Can I copy vcomp110.dll from another PC?

Technically yes, but it’s not recommended. The other PC’s copy might be a different patch level, signed with a different timestamp, or include changes from a Windows update that your machine doesn’t have. Installing the redistributable from Microsoft takes the same amount of time and gives you a signed, current build.

Why does the error still appear after reinstalling Visual C++?

If reinstalling the redistributable doesn’t fix it, the file is either being deleted by a malware loader, blocked by a security tool, or corrupted by a failing drive. Run the Method 6 offline Defender scan first, then SFC and DISM from Method 2. If you still hit the error after those steps, the storage drive likely has bad sectors and chkdsk /r will surface them. Stop reinstalling apps until the hardware is verified.

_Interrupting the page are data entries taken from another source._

## src/design/cache_pkg.sv

```systemverilog
package cache_pkg;

    // Word and address sizes
    localparam int data_w   = 16;
    localparam int addr_w   = 12;

    // Address split: tag | index | offset
    localparam int offset_w = 2;
    localparam int index_w  = 4;
    localparam int tag_w    = addr_w - index_w - offset_w;

    localparam int words_per_line = 4;
    localparam int num_lines      = 2 ** index_w;

    // Backing memory
    localparam int mem_wait   = 2;
    localparam int mem_words  = 2 ** addr_w;
    localparam int wait_cnt_w = $clog2(mem_wait + 1);

    typedef enum logic {
        OP_READ  = 1'b0,
        OP_WRITE = 1'b1
    } cache_op_e;

    // Miss sequence: write back, fill, wait, allocate or done
    typedef enum logic [2:0] {
        ST_IDLE        = 3'd0,
        ST_WRITE_BACK  = 3'd1,
        ST_FILL        = 3'd2,
        ST_FILL_WAIT   = 3'd3,
        ST_WRITE_ALLOC = 3'd4,
        ST_DONE        = 3'd5
    } ctrl_state_e;

endpackage
```

## src/design/cpu_resp_port.sv

```systemverilog
`timescale 1ns/1ps

module cpu_resp_port import cache_pkg::*; (
    input  logic                clk,
    input  logic                reset,
    input  logic                done,
    input  logic                done_hit,
    input  logic [data_w-1:0]   done_rdata,
    output logic                resp_valid,
    input  logic                resp_ready,
    output logic [data_w-1:0]   resp_rdata,
    output logic                resp_hit
);

    always_ff @(posedge clk) begin
        if (reset) begin
            resp_valid <= 1'b0;
        end else if (done) begin
            resp_valid <= 1'b1;
        end else if (resp_ready) begin
            resp_valid <= 1'b0;
        end
    end

    // Payload only moves on done, so it stays put under back-pressure
    always_ff @(posedge clk) begin
        if (done) begin
            resp_rdata <= done_rdata;
            resp_hit   <= done_hit;
        end
    end

endmodule

```

## config.mk

```make
export PLATFORM = sky130hd
export DESIGN_NAME = cpu_resp_port
export DESIGN_NICKNAME = d
export VERILOG_FILES = /design/src/design/cache_pkg.sv /design/src/design/cpu_resp_port.sv
export SDC_FILE = /design/constraint.sdc
export NUM_CORES = 1
export LEC_CHECK = 0
export BUFFER_PORTS_ARGS = -buffer_cell sky130_fd_sc_hd__buf_4
export CORE_MARGIN = 1.5
export CORE_UTILIZATION = 40
export DETAILED_ROUTE_END_ITERATION = 10
export PLACE_DENSITY = 0.83
export SYNTH_ARGS = -nofsm -noshare
export SYNTH_HDL_FRONTEND = slang
export SYNTH_SLANG_ARGS = --single-unit
```

## constraint.sdc

```tcl
create_clock -name clk -period 0.8 [get_ports clk]
set_input_delay 0.04 -clock clk [delete_from_list [all_inputs] [get_ports clk]]
set_output_delay 0.04 -clock clk [all_outputs]
set_load 0.005 [all_outputs]
```

Word-level counts from Yosys, hierarchy flattened
Cells that the tools add are included.
W data, S select, Z words.
{"block": "classes", "n_mux": 2, "n_reduce_logical": 1}
{"op": "$mux W1", "count": 2}
{"op": "$reduce_bool A2 Y1", "count": 1}
{"block": "totals", "register_bits": 18, "inputBits": 21, "out_inout_bits": 18, "word_cells": 6}

Longest topological paths before layout
{"block": "depth", "depth_word": 2, "ltp_mapped": 2, "depth_no_buf": 2}

Worst setup path before layout
No wires, ideal clock.
{"block": "synth_path", "kind": "reg2reg", "from": "reg, netlist name resp_valid", "to": "reg resp_valid", "arrival_ns": 0.501, "required_ns": 0.734, "slack_ns": 0.234, "stages_incl_launch_ff": 3, "path_buffers": 0, "cell_sequence": "dfxtp_1 nand2b_1 a21oi_2"}
{"element": "to (signal assigned)", "line_no": "cpu_resp_port.sv:17", "text": "resp_valid <= 1'b0;"}
{"element": "to (signal assigned)", "line_no": "cpu_resp_port.sv:19", "text": "resp_valid <= 1'b1;"}
{"element": "to (signal assigned)", "line_no": "cpu_resp_port.sv:21", "text": "resp_valid <= 1'b0;"}
{"element": "to (decl)", "line_no": "cpu_resp_port.sv:9", "text": "output logic resp_valid,"}

Worst setup path after layout
{"block": "layout_path", "from": "reg resp_rdata[7]", "to": "out resp_rdata[7]"}
{"element": "from (decl)", "line_no": "cpu_resp_port.sv:11", "text": "output logic [data_w-1:0] resp_rdata,"}
{"element": "from (signal assigned)", "line_no": "cpu_resp_port.sv:28", "text": "resp_rdata <= done_rdata;"}
No word-level cell between the ends.

==> summary.md <==
| Metric | Value |
|---|---|
| Startpoint type of the worst setup path | flop |
| Maximum clock insertion buffer count | 2 |
| Routed wirelength normalized by instance count | 13.1 um |
| Count of unresolved DRC violations after routing | 0 |
| Failing checks | negative setup slack |
| Post-synth ARST share | 0% |
| CP Buf/Inv Count | 1 |
| Mean post-synth cell area | 26.2 um^2 |
| Area of the mapped netlist | 549 um^2 |
| Leakage dissipation | 0.463 nW |
| Number of standard-cell rows in the floorplan | 13 |
| Placeable Area | 1280 um^2 |
| Total placed cells including tap cells | 74 |
| Inserted Clock Buffers | 3 |
| Gr ovfl total | 0 |
| CTS tree | yes |
| Largest cells by area after synthesis | edfxtp_1 93%, dfxtp_1 3.6%, a21oi_2 1.6%, nand2b_1 1.1%, inv_1 0.68% |
| Number of antenna violations at the first check in global routing | 0 |
| Clock latency reported for the late side of the worst-skew pair | 270 ps |
| DIE HEIGHT | 40.1 um |
| Commonest register cell after synthesis | edfxtp_1 |
| Post-synthesis adder-cell area fraction | 0% |
| Transition at the pin with the smallest max-transition slack | 205 ps |
| Worst slack at placement | 213 ps |
| Top-count cell post-synth | edfxtp_1 |
| Gate Count Post-Synth | 21 |
| N_diodes | 0 |
| Kind of cell adding the most delay to the critical path | flip-flops |
| Layout overhead on the synthesized area | 96.6% |
| Fmax | 1160 MHz |
| Level count of the clock H-tree | 1 |
| Critical path arrival | 820 ps |
| Peak per-stage delay on the critical path | 390 ps |
| Start-to-end type of the worst setup path | flop to output port |
| Setup total negative slack | -599 ps |
| Number of max-cap violations | 0 |
| Final worst hold slack | 32.9 ps |
| Setup-failing EPs final | 17 |
| Clock slew seen by the registers of the worst setup and hold paths | 100 ps |
| Switching fraction of total power | 18.9% |
| Non-filler cells in the finished layout | 96 |
| Fraction of the core area covered by cells at the end of the flow | 84.0% |
| Wirelength, routed | 1260 um |
| Max-slew violation count | 0 |
| Main combinational cell family by area after synthesis | compound AO/OA/AOI/OAI gates |
| Multiplexer fraction of the synthesized cell area | 0% |
| Total power divided by cell area | 1730 nW/um^2 |
| Number of global-route vias before repair | 386 |
| Synth Net Count | 42 |
| Pre-Repair DR Iteration Count | 4 |
| P_int | 0.00152 W |
| Area share of the leading cell type in the synthesized netlist | 92.9% |
| Syn. warnings | 0 |
| Number of enable-type register cells in the synthesized netlist | 17 |
| Total track usage | 15.5% |
| Cells along the critical path | buf_4 |
| Global-route wire length before repair | 1510 um |
| Number of primary I/O pins | 39 |
| Final clock skew | 0 ps |
| Share of the synthesized area in compound gates (AO/OA/AOI/OAI) | 1.59% |
| Gpl congestion | 0.608 |
| Crit path required time | 760 ps |
| Port Buffers | 38 |
| Combinational share of power | 15.9% |
| Top cells by instance count after synthesis | 17 x edfxtp_1, 1 x a21oi_2, 1 x dfxtp_1, 1 x inv_1, 1 x nand2b_1 |
| Critical path endpoint category | output port |
| Detail Route Antenna Nets | 0 |
| Maximum number of pins on one net before global-route repair | 19 |
| Clock sink count | 18 |
| Layout net count | 103 |
| Register share of total power | 60.7% |
| Sequential share of the synthesized area | 96.6% |
| Total number of vias | 409 |
| Root cell of the clock tree | clkbuf_4 |
| Final cycle utilization of the critical path | 107% |
| Unrepaired setup endpoints after global routing | true |
| Critical Path Slowest Stage Cell | edfxtp_1 |
| Worst rel slew slack | 86.3% |
| Vias per std cell | 4.26 |
| Proportion of layout cells with a drive suffix above 1 | 53.1% |
| Fill count | 64 |
| Cell accounting for the most synthesized area | edfxtp_1 |
| Worst Path Max Fanout | 1 |
| NetSw | 0.000353 W |
| Number of register bits inferred by synthesis | 18 |
| Run status | complete, but fails checks |
| Floorplan die area | 1600 um^2 |
| Min Clock Period, post-route | 858 ps |
| Share of total power in the clock network | 23.4% |
| Yosys cell types | 5 |
| First-iteration detailed-routing DRC count | 2 |
| Simple logic cell fraction of the synthesized area | 1.14% |
| Least setup slack across all paths after layout | -58.4 ps |
| Path class of the lowest-slack min-delay path | input pin to flop |
| Synthesized-area fraction occupied by xor and xnor cells | 0% |
| Count of final hold-check violations | 0 |
| Initial standard-cell utilization of the core | 42.7% |
| Worst ir drop on vdd | 1160 uV |
| Horizontal die dimension | 40.1 um |
-- through the flow --
step / area (um^2) / power, W
final: 1080 / 0.00187
after global routing: 1080 / 0.00196
after global placement: 853 / 0.00136
after detailed placement: 853 / 0.00136
after CTS: 1060 / 0.00187
after floorplan: 549 / 0.00117
-- final timing paths --
| kind | from | to | slack, ps | depth (start not counted) |
|---|---|---|---|---|
| max | resp_rdata[7]$_DFFE_PP_ | resp_rdata[7] | -60 | 1 |
| min | resp_ready | resp_valid$_SDFFE_PP0P_ | 30 | 3 |
| max reg2reg | resp_valid$_SDFFE_PP0P_ | resp_valid$_SDFFE_PP0P_ | 210 | 2 |
| min reg2reg | resp_valid$_SDFFE_PP0P_ | resp_valid$_SDFFE_PP0P_ | 490 | 2 |
-- flip-flops by register name, indices dropped and copies added (netlist names) --
register / flops
resp_hit: 1
resp_rdata: 16
resp_valid: 1
-- placed cells by master (no fill, tap or decap) --
cell type	netlist	final
clkbuf_1	0	1
dlygate4sd3_1	0	18
a21oi_2	1	1
edfxtp_1	17	17
buf_6	0	5
nand2b_1	1	1
dfxtp_2	0	1
inv_1	1	1
clkbuf_4	0	3
buf_4	0	33
-- cell type report --
cell class	count	area (um^2)	area share (%)
Clock buffer	4	26.3	2.43
Inverter	1	3.75	0.348
Multi-Input combinational cell	2	15.0	1.39
Sequential cell	18	532	49.2
Tap cell	15	18.8	1.74
Timing Repair Buffer	56	484	44.8
-- kinds of logic after synthesis --
kind of cell / count (synthesis)
AOI/OAI and AO/OA: 1
buffers and inverters: 1
DFF: 18
and+or+nand+nor: 1
-- layer usage --
layer	vias up	wire length, um	track usage (%)
met5	-	0	0
met4	0	0	7.76
met3	0	101	3.33
met2	28	706	29.8
met1	180	450	15.2
li1	201	-	-
-- repair_timing --
action / CTS / global route
setup buffers: 0 / 0
gates resized for setup: 0 / 6
hold buffers: 18 / 0
setup endpoints to repair: 17 / 18
pin swaps: 0 / 0
hold endpoints to repair: 18 / 0
-- power by group through the flow --
| stage | Clock, W | Combinational [W] | Sequential [W] |
|---|---|---|---|
| 6_report | 0.000438 | 0.000297 | 0.00113 |
| 5_1_grt | 0.000501 | 0.000320 | 0.00114 |
| 4_1_cts | 0.000455 | 0.000282 | 0.00113 |
| 3_5_place_dp | 0 | 0.000212 | 0.00115 |
| 3_3_place_gp | 0 | 0.000206 | 0.00115 |
| 2_1_floorplan | 0 | 0.00000566 | 0.00116 |
(Power assumes the default switching activity.)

Does Windows Update install vcomp110.dll automatically?

Not on its own. Windows Update will ship Visual C++ 2012 Redistributable updates only if some other Microsoft app on your system already requested the redistributable as a prerequisite. Most users need to install it manually from the Microsoft download page.

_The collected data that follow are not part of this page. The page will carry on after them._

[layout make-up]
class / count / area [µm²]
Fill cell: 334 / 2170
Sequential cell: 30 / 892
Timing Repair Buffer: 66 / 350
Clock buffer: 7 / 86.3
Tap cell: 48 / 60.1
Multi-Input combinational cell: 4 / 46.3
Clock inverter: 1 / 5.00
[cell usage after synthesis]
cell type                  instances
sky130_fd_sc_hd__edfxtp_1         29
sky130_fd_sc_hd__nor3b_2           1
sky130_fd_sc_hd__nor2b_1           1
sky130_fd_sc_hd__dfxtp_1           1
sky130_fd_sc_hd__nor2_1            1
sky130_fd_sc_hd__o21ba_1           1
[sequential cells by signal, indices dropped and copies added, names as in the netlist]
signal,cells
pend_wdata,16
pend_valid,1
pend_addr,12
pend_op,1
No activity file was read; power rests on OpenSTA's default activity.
<file path="src/design/cache_pkg.sv">
package cache_pkg;

    // Word and address sizes
    localparam int data_w   = 16;
    localparam int addr_w   = 12;

    // Address split: tag | index | offset
    localparam int offset_w = 2;
    localparam int index_w  = 4;
    localparam int tag_w    = addr_w - index_w - offset_w;

    localparam int words_per_line = 4;
    localparam int num_lines      = 2 ** index_w;

    // Backing memory
    localparam int mem_wait   = 2;
    localparam int mem_words  = 2 ** addr_w;
    localparam int wait_cnt_w = $clog2(mem_wait + 1);

    typedef enum logic {
        OP_READ  = 1'b0,
        OP_WRITE = 1'b1
    } cache_op_e;

    // Miss sequence: write back, fill, wait, allocate or done
    typedef enum logic [2:0] {
        ST_IDLE        = 3'd0,
        ST_WRITE_BACK  = 3'd1,
        ST_FILL        = 3'd2,
        ST_FILL_WAIT   = 3'd3,
        ST_WRITE_ALLOC = 3'd4,
        ST_DONE        = 3'd5
    } ctrl_state_e;

endpackage
</file>
<file path="src/design/cache_array_if.sv">
`timescale 1ns/1ps

interface cache_array_if import cache_pkg::*; ();

    // Controller to array
    logic [index_w-1:0]  index;
    logic [offset_w-1:0] offset;
    logic [tag_w-1:0]    tag_in;
    logic [data_w-1:0]   wdata;
    logic                comp;
    logic                write;
    logic                valid_in;
    logic                dirty_in;

    // Array to controller, combinational from index and offset
    logic                hit;
    logic                valid;
    logic                dirty;
    logic [tag_w-1:0]    tag_out;
    logic [data_w-1:0]   rdata;

    modport controller (
        output index, offset, tag_in, wdata, comp, write, valid_in, dirty_in,
        input  hit, valid, dirty, tag_out, rdata
    );

    modport array (
        input  index, offset, tag_in, wdata, comp, write, valid_in, dirty_in,
        output hit, valid, dirty, tag_out, rdata
    );

endinterface

</file>
<file path="src/design/cache_array.sv">
`timescale 1ns/1ps

module cache_array import cache_pkg::*; (
    input  logic          clk,
    input  logic          reset,
    cache_array_if.array  arr
);

    logic [tag_w-1:0]     tag_mem  [num_lines];
    logic [data_w-1:0]    data_mem [num_lines][words_per_line];
    logic [num_lines-1:0] valid_bits;
    logic [num_lines-1:0] dirty_bits;
    logic                 tag_match;

    assign arr.valid   = valid_bits[arr.index];
    assign arr.dirty   = dirty_bits[arr.index];
    assign arr.tag_out = tag_mem[arr.index];
    assign arr.rdata   = data_mem[arr.index][arr.offset];

    assign tag_match = (tag_mem[arr.index] == arr.tag_in);
    assign arr.hit   = arr.comp && valid_bits[arr.index] && tag_match;

    // Line state
    always_ff @(posedge clk) begin
        if (reset) begin
            valid_bits <= '0;
            dirty_bits <= '0;
        end else if (arr.write) begin
            dirty_bits[arr.index] <= arr.dirty_in;
            if (!arr.comp) begin
                valid_bits[arr.index] <= arr.valid_in;
            end
        end
    end

    // Fill writes also replace the tag
    always_ff @(posedge clk) begin
        if (arr.write) begin
            data_mem[arr.index][arr.offset] <= arr.wdata;
            if (!arr.comp) begin
                tag_mem[arr.index] <= arr.tag_in;
            end
        end
    end

endmodule

</file>
<file path="src/flat_wrapper.sv">
// flat-port wrapper written by rule: the top's interface ports become plain ports
module cache_array_flat import cache_pkg::*;
  (clk, reset, arr_index, arr_offset, arr_tag_in, arr_wdata, arr_comp, arr_write, arr_valid_in, arr_dirty_in, arr_hit, arr_valid, arr_dirty, arr_tag_out, arr_rdata);
  cache_array_if arr_i ();
  input  logic clk;
  input  logic reset;
  input wire logic [$bits(arr_i.index)-1:0] arr_index;
  input wire logic [$bits(arr_i.offset)-1:0] arr_offset;
  input wire logic [$bits(arr_i.tag_in)-1:0] arr_tag_in;
  input wire logic [$bits(arr_i.wdata)-1:0] arr_wdata;
  input wire logic [$bits(arr_i.comp)-1:0] arr_comp;
  input wire logic [$bits(arr_i.write)-1:0] arr_write;
  input wire logic [$bits(arr_i.valid_in)-1:0] arr_valid_in;
  input wire logic [$bits(arr_i.dirty_in)-1:0] arr_dirty_in;
  output wire logic [$bits(arr_i.hit)-1:0] arr_hit;
  output wire logic [$bits(arr_i.valid)-1:0] arr_valid;
  output wire logic [$bits(arr_i.dirty)-1:0] arr_dirty;
  output wire logic [$bits(arr_i.tag_out)-1:0] arr_tag_out;
  output wire logic [$bits(arr_i.rdata)-1:0] arr_rdata;
  assign arr_i.index = arr_index;
  assign arr_i.offset = arr_offset;
  assign arr_i.tag_in = arr_tag_in;
  assign arr_i.wdata = arr_wdata;
  assign arr_i.comp = arr_comp;
  assign arr_i.write = arr_write;
  assign arr_i.valid_in = arr_valid_in;
  assign arr_i.dirty_in = arr_dirty_in;
  assign arr_hit = arr_i.hit;
  assign arr_valid = arr_i.valid;
  assign arr_dirty = arr_i.dirty;
  assign arr_tag_out = arr_i.tag_out;
  assign arr_rdata = arr_i.rdata;
  cache_array u_core (.clk(clk), .reset(reset), .arr(arr_i));
endmodule
</file>
<file path="config.mk">
export PLATFORM = sky130hd
export DESIGN_NAME = cache_controller_flat
export DESIGN_NICKNAME = d
export VERILOG_FILES = /design/src/design/cache_pkg.sv /design/src/design/mem_if.sv /design/src/design/cache_array_if.sv /design/src/design/cache_controller.sv /design/src/flat_wrapper.sv
export SDC_FILE = /design/constraint.sdc
export NUM_CORES = 1
export LEC_CHECK = 0
export BUFFER_PORTS_ARGS = -buffer_cell sky130_fd_sc_hd__buf_2
export CAP_MARGIN = 20
export CORE_ASPECT_RATIO = 0.6
export CORE_MARGIN = 2
export CORE_UTILIZATION = 32
export CTS_BUF_LIST = sky130_fd_sc_hd__clkbuf_8 sky130_fd_sc_hd__clkbuf_16
export DETAILED_ROUTE_END_ITERATION = 10
export HOLD_SLACK_MARGIN = 0.1
export PLACE_DENSITY = 0.82
export SETUP_SLACK_MARGIN = 0.4
export SYNTH_ARGS = -nofsm -noshare
export SYNTH_HDL_FRONTEND = slang
export SYNTH_SLANG_ARGS = --single-unit
</file>
<file path="constraint.sdc">
create_clock -name clk -period 1.65 [get_ports clk]
set_input_delay 0.2475 -clock clk [delete_from_list [all_inputs] [get_ports clk]]
set_output_delay 0.2475 -clock clk [all_outputs]
set_load 0.02 [all_outputs]
</file>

Is vcomp110.dll the same as vcomp140.dll?

No. Vcomp110.dll ships with Visual C++ 2012, and vcomp140.dll ships with Visual C++ 2015–2022. They’re not interchangeable, and you can have both installed at the same time without conflict. Apps load whichever version they were compiled against.

How can I tell if vcomp110.dll is corrupted versus missing?

A missing file produces the exact error “VCOMP110.dll is missing from your computer” and the app refuses to launch. A corrupted file crashes differently — usually a startup crash or an access-violation message after the app loads partway. Open Event Viewer > Windows Logs > Application and filter on Error; if the faulting module column lists vcomp110.dll, the file is damaged. Reinstall the Visual C++ 2012 Redistributable to refresh it either way.